» WORK INSTRUCTION:
A line below contains "delay [ns] |", and a later one contains "and+or+nand+nor | 5 | 1.98 |". Repeat both, with every line between them, exactly.

--- INFORMATION SUPPLIED Enclosed Below ---

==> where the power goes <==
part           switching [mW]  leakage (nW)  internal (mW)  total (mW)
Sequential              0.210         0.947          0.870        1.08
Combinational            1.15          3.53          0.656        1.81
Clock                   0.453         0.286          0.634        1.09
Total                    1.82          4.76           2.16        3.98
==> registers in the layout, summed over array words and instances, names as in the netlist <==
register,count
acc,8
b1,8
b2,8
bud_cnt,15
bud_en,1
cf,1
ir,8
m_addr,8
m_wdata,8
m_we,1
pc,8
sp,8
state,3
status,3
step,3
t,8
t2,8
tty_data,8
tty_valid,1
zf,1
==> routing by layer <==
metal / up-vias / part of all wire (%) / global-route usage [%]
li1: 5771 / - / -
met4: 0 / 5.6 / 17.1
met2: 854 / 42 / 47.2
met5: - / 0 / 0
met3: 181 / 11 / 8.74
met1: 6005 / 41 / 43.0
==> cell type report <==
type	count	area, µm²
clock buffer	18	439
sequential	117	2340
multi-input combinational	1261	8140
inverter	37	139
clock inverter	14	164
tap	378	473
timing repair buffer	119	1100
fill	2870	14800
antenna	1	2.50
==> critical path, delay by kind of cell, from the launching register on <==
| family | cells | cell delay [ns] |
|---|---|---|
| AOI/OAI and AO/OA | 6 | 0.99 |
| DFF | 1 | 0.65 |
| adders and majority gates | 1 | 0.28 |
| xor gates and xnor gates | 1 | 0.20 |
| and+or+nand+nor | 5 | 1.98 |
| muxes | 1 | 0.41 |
Context: an optimization exercise on an open-source flow, tuned for small area, a short achievable clock period and few clock cycles. The choices shown serve that exercise and are no tape-out recipe. Where RTL was checked, it was by simulation tests only, not by an equivalence proof against the original. Power is estimated from default activity; no workload was simulated.

==> job 2756 <==
==> flow/design.v (excerpt) <==
module pgc_units (
    input  wire        clk,
    input  wire        rst,           
    input  wire        cmd_valid,
    output wire        cmd_ready,
    input  wire [3:0]  cmd_op,
    input  wire [31:0] cmd_opa,
    output reg         rsp_valid,
    output reg         rsp_refused,
    output reg  [31:0] rsp_res
);
    localparam [3:0] OP_CRC_NEW   = 4'h1;
    localparam [3:0] OP_CRC_UPD   = 4'h2;
    localparam [3:0] OP_CRC_SUM16 = 4'h3;
    localparam [3:0] OP_CIPH_NEW  = 4'h4;
    localparam [3:0] OP_CIPH_ENC  = 4'h5;
    localparam [15:0] CRC_INIT     = 16'hC387;
    localparam [15:0] CRC_FEEDBACK = 16'hC37B;
    localparam [31:0] KEY          = 32'h43202F2F;
    localparam [29:0] POS_INIT     = 30'h3F7FFFD0;   
    reg [15:0] crc;
    reg [31:0] lcg;
    reg [29:0] pos;
    function [15:0] crc_update;
        input [15:0] c_in;
        input [7:0]  b;
        reg   [15:0] c;
        integer      i;
        begin
            c = c_in ^ {8'h00, b};
            for (i = 0; i < 8; i = i + 1)
                c = c[0] ? ((c >> 1) ^ CRC_FEEDBACK) : (c >> 1);
            crc_update = c;
        end
    endfunction
    wire [31:0] res_x = cmd_opa ^ {pos, 2'b00} ^ KEY;
    wire [31:0] lcg_next;
    wire [31:0] res_next;
    wire m_s0 = lcg[4] ^ lcg[0];
    wire m_c0 = lcg[4] & lcg[0];
    wire m_s1 = lcg[5] ^ ~lcg[3] ^ lcg[1];
    wire m_c1 = (lcg[5] & ~lcg[3]) | (lcg[5] & lcg[1]) | (~lcg[3] & lcg[1]);
    wire m_s2 = lcg[6] ^ ~lcg[4] ^ lcg[2];
    wire m_c2 = (lcg[6] & ~lcg[4]) | (lcg[6] & lcg[2]) | (~lcg[4] & lcg[2]);
    wire m_s3 = lcg[7] ^ lcg[3];
    wire m_c3 = lcg[7] & lcg[3];
    wire m_s4 = ~lcg[5] ^ lcg[0] ^ m_c2;
    wire m_c4 = (~lcg[5] & lcg[0]) | (~lcg[5] & m_c2) | (lcg[0] & m_c2);
    wire m_s5 = lcg[8] ^ lcg[4] ^ lcg[1];
    wire m_c5 = (lcg[8] & lcg[4]) | (lcg[8] & lcg[1]) | (lcg[4] & lcg[1]);
    wire m_s6 = ~lcg[6] ^ m_c3 ^ m_s5;
    wire m_c6 = (~lcg[6] & m_c3) | (~lcg[6] & m_s5) | (m_c3 & m_s5);
    wire m_s7 = lcg[9] ^ lcg[5];
    wire m_c7 = lcg[9] & lcg[5];
    wire m_s8 = ~lcg[7] ^ lcg[2] ^ lcg[0];
    wire m_c8 = (~lcg[7] & lcg[2]) | (~lcg[7] & lcg[0]) | (lcg[2] & lcg[0]);
    wire m_s9 = m_c5 ^ m_s7 ^ m_s8;
    wire m_c9 = (m_c5 & m_s7) | (m_c5 & m_s8) | (m_s7 & m_s8);
  ...
==> flow/config.mk <==
export PLATFORM = sky130hd
export DESIGN_NAME = pgc_units
export DESIGN_NICKNAME = pgc_units
export VERILOG_FILES = /design/flow/design.v
export SDC_FILE = /design/flow/constraint.sdc
export NUM_CORES = 4
export LEC_CHECK = 0
export CAP_MARGIN = 20
export CORE_MARGIN = 2
export CORE_UTILIZATION = 40
export SETUP_SLACK_MARGIN = 3
export SLEW_MARGIN = 20
==> flow/constraint.sdc <==
create_clock -name core_clock -period 8.0 [get_ports {clk}]
set_input_delay 1.6000 -clock core_clock [delete_from_list [all_inputs] [get_ports {clk}]]
set_output_delay 1.6000 -clock core_clock [all_outputs]
set_load 0.01 [all_outputs]
run.sh (not shown) runs the stock make flow with config.mk's settings and CLKGATE_MAP_FILE= SYNTH_SCRIPT=/design/flow/synth_recipe.tcl, a recipe that flattens the netlist after the stock synthesis.
==> job 9350 (differences from job 2756) <==
--- a/flow/design.v
+++ b/flow/design.v
@@ -650,12 +650,24 @@
     assign res_next[27] = m_p27 ^ res_x[27] ^ m_Gs4_26;
     assign res_next[28] = m_p28 ^ res_x[28] ^ m_Gs4_27;
     assign res_next[29] = m_p29 ^ res_x[29] ^ m_Gs4_28;
     assign res_next[30] = m_p30 ^ res_x[30] ^ m_Gs4_29;
     assign res_next[31] = m_p31 ^ res_x[31] ^ m_Gs4_30;
     wire accept = cmd_valid;
+    wire [29:0] pos_flip;
+    wire [4:0]  grp_in;
+    assign grp_in[0] = accept & is_enc;
+    genvar gi, gj;
+    generate for (gi = 0; gi < 5; gi = gi + 1) begin : g_pos
+        if (gi > 0)
+            assign grp_in[gi] = grp_in[gi-1] & ~|pos[6*gi-1 -: 6];
+        assign pos_flip[6*gi] = grp_in[gi];
+        for (gj = 1; gj < 6; gj = gj + 1) begin : g_bit
+            assign pos_flip[6*gi+gj] = pos_flip[6*gi+gj-1] & ~pos[6*gi+gj-1];
+        end
+    end endgenerate
     wire is_crc_new = cmd_op == OP_CRC_NEW;
     wire is_crc_upd = cmd_op == OP_CRC_UPD;
     wire is_sum16   = cmd_op == OP_CRC_SUM16;
     wire is_new     = cmd_op == OP_CIPH_NEW;
     wire is_enc     = cmd_op == OP_CIPH_ENC;
     assign cmd_ready = 1'b1;
@@ -666,17 +678,12 @@
             rsp_valid <= accept;
         rsp_refused <= cmd_op[3] | (cmd_op[2] & cmd_op[1]);
         rsp_res     <= is_sum16 ? {16'h0000, crc} : res_next;
         if (accept) begin
             if (is_crc_new) crc <= CRC_INIT;
             if (is_crc_upd) crc <= crc_update(crc, cmd_opa[7:0]);
-            if (is_new) begin
-                lcg <= cmd_opa;
-                pos <= POS_INIT;
-            end
-            if (is_enc) begin
-                lcg <= lcg_next;
-                pos <= pos - 30'd1;
-            end
+            if (is_new) lcg <= cmd_opa;
+            if (is_enc) lcg <= lcg_next;
         end
+        pos <= (accept && is_new) ? POS_INIT : pos ^ pos_flip;
     end
 endmodule
--- a/flow/config.mk
+++ b/flow/config.mk
@@ -5,8 +5,10 @@
 export SDC_FILE = /design/flow/constraint.sdc
 export NUM_CORES = 4
 export LEC_CHECK = 0
 export CAP_MARGIN = 20
 export CORE_MARGIN = 2
 export CORE_UTILIZATION = 40
-export SETUP_SLACK_MARGIN = 3
+export CTS_BUF_LIST = sky130_fd_sc_hd__clkbuf_4 sky130_fd_sc_hd__clkbuf_8
+export CTS_CLUSTER_SIZE = 20
+export SETUP_SLACK_MARGIN = 2.5
 export SLEW_MARGIN = 20
==> job 2213 (differences from job 2756) <==
--- a/flow/design.v
+++ b/flow/design.v
@@ -650,12 +650,24 @@
     assign res_next[27] = m_p27 ^ res_x[27] ^ m_Gs4_26;
     assign res_next[28] = m_p28 ^ res_x[28] ^ m_Gs4_27;
     assign res_next[29] = m_p29 ^ res_x[29] ^ m_Gs4_28;
     assign res_next[30] = m_p30 ^ res_x[30] ^ m_Gs4_29;
     assign res_next[31] = m_p31 ^ res_x[31] ^ m_Gs4_30;
     wire accept = cmd_valid;
+    wire [29:0] pos_flip;
+    wire [4:0]  grp_in;
+    assign grp_in[0] = accept & is_enc;
+    genvar gi, gj;
+    generate for (gi = 0; gi < 5; gi = gi + 1) begin : g_pos
+        if (gi > 0)
+            assign grp_in[gi] = grp_in[gi-1] & ~|pos[6*gi-1 -: 6];
+        assign pos_flip[6*gi] = grp_in[gi];
+        for (gj = 1; gj < 6; gj = gj + 1) begin : g_bit
+            assign pos_flip[6*gi+gj] = pos_flip[6*gi+gj-1] & ~pos[6*gi+gj-1];
+        end
+    end endgenerate
     wire is_crc_new = cmd_op == OP_CRC_NEW;
     wire is_crc_upd = cmd_op == OP_CRC_UPD;
     wire is_sum16   = cmd_op == OP_CRC_SUM16;
     wire is_new     = cmd_op == OP_CIPH_NEW;
     wire is_enc     = cmd_op == OP_CIPH_ENC;
     assign cmd_ready = 1'b1;
@@ -666,17 +678,12 @@
             rsp_valid <= accept;
         rsp_refused <= cmd_op[3] | (cmd_op[2] & cmd_op[1]);
         rsp_res     <= is_sum16 ? {16'h0000, crc} : res_next;
         if (accept) begin
             if (is_crc_new) crc <= CRC_INIT;
             if (is_crc_upd) crc <= crc_update(crc, cmd_opa[7:0]);
-            if (is_new) begin
-                lcg <= cmd_opa;
-                pos <= POS_INIT;
-            end
-            if (is_enc) begin
-                lcg <= lcg_next;
-                pos <= pos - 30'd1;
-            end
+            if (is_new) lcg <= cmd_opa;
+            if (is_enc) lcg <= lcg_next;
         end
+        pos <= (accept && is_new) ? POS_INIT : pos ^ pos_flip;
     end
 endmodule
--- a/flow/config.mk
+++ b/flow/config.mk
@@ -5,8 +5,9 @@
 export SDC_FILE = /design/flow/constraint.sdc
 export NUM_CORES = 4
 export LEC_CHECK = 0
 export CAP_MARGIN = 20
 export CORE_MARGIN = 2
 export CORE_UTILIZATION = 40
+export CTS_BUF_LIST = sky130_fd_sc_hd__clkbuf_4 sky130_fd_sc_hd__clkbuf_8
 export SETUP_SLACK_MARGIN = 3
 export SLEW_MARGIN = 20
==> job 8884 (differences from job 2756) <==
--- a/flow/config.mk
+++ b/flow/config.mk
@@ -5,8 +5,10 @@
 export SDC_FILE = /design/flow/constraint.sdc
 export NUM_CORES = 4
 export LEC_CHECK = 0
 export CAP_MARGIN = 20
 export CORE_MARGIN = 2
 export CORE_UTILIZATION = 40
+export CTS_BUF_LIST = sky130_fd_sc_hd__clkbuf_4 sky130_fd_sc_hd__clkbuf_8
+export CTS_CLUSTER_SIZE = 30
 export SETUP_SLACK_MARGIN = 3
 export SLEW_MARGIN = 20
==> results.txt <==
Status: job 9350 finished clean; job 2213 finished clean; job 8884 finished clean; job 2756 finished clean
Fin nets: job 9350 1,352; job 2213 1,382; job 8884 1,369; job 2756 1,366
Post-route worst hold slack: job 9350 503 ps; job 2213 506 ps; job 8884 492 ps; job 2756 484 ps
Critical path buffer and inverter count: job 9350 2; job 2213 2; job 8884 4; job 2756 4
EDFF count, synth: job 9350 48; job 2213 48; job 8884 78; job 2756 78
Minimum clock period after layout: job 9350 5260 ps; job 2213 5020 ps; job 8884 4970 ps; job 2756 5010 ps
Global routing usage on met3: job 9350 0.0360; job 2213 0.0332; job 8884 0.0380; job 2756 0.0352
Placement-stage worst setup slack: job 9350 2130 ps; job 2213 2150 ps; job 8884 2320 ps; job 2756 2320 ps
Part of the total power dissipated in the clock network: job 9350 0.134; job 2213 0.121; job 8884 0.133; job 2756 0.164
Filler Cell Count: job 9350 2,373; job 2213 2,292; job 8884 2,329; job 2756 2,337
Post-synthesis share of cell area spent on full adders, half adders and majority gates: job 9350 0.375; job 2213 0.375; job 8884 0.339; job 2756 0.339
Yosys top cell area share: job 9350 0.304; job 2213 0.304; job 8884 0.298; job 2756 0.298
Post-Synth Simple-Gate Area: job 9350 0.0791; job 2213 0.0791; job 8884 0.0953; job 2756 0.0953
Headroom to the max-slew limit: job 9350 0.353; job 2213 0.358; job 8884 0.408; job 2756 0.410
First-pass GRT wire length: job 9350 40,400 µm; job 2213 40,900 µm; job 8884 42,900 µm; job 2756 43,200 µm
Detailed-route vias per instance: job 9350 4.72; job 2213 4.74; job 8884 4.87; job 2756 4.85
Power drawn by the clock network: job 9350 0.358 mW; job 2213 0.357 mW; job 8884 0.360 mW; job 2756 0.467 mW
Clock latency at the later pin of the worst-skew pair: job 9350 390 ps; job 2213 390 ps; job 8884 390 ps; job 2756 360 ps
CP Launch Point: job 9350 lcg[12]; job 2213 lcg[14]; job 8884 lcg[13]; job 2756 lcg[13]
Layout buffer count excluding clock buffers: job 9350 116; job 2213 146; job 8884 152; job 2756 149
Maximum clock frequency: job 9350 190 MHz; job 2213 199 MHz; job 8884 201 MHz; job 2756 200 MHz
Testbench counts of job 9350, summed over its fixed seeds: cycles 21,117.
Testbench counts of job 2213, summed over its fixed seeds: cycles 21,117.
Only the layout flow was run in job 2756 and job 8884; the RTL was not checked for function there.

--- End of Enclosed INFORMATION SUPPLIED ---

» TASK ANSWER:
| family | cells | cell delay [ns] |
|---|---|---|
| AOI/OAI and AO/OA | 6 | 0.99 |
| DFF | 1 | 0.65 |
| adders and majority gates | 1 | 0.28 |
| xor gates and xnor gates | 1 | 0.20 |
| and+or+nand+nor | 5 | 1.98 |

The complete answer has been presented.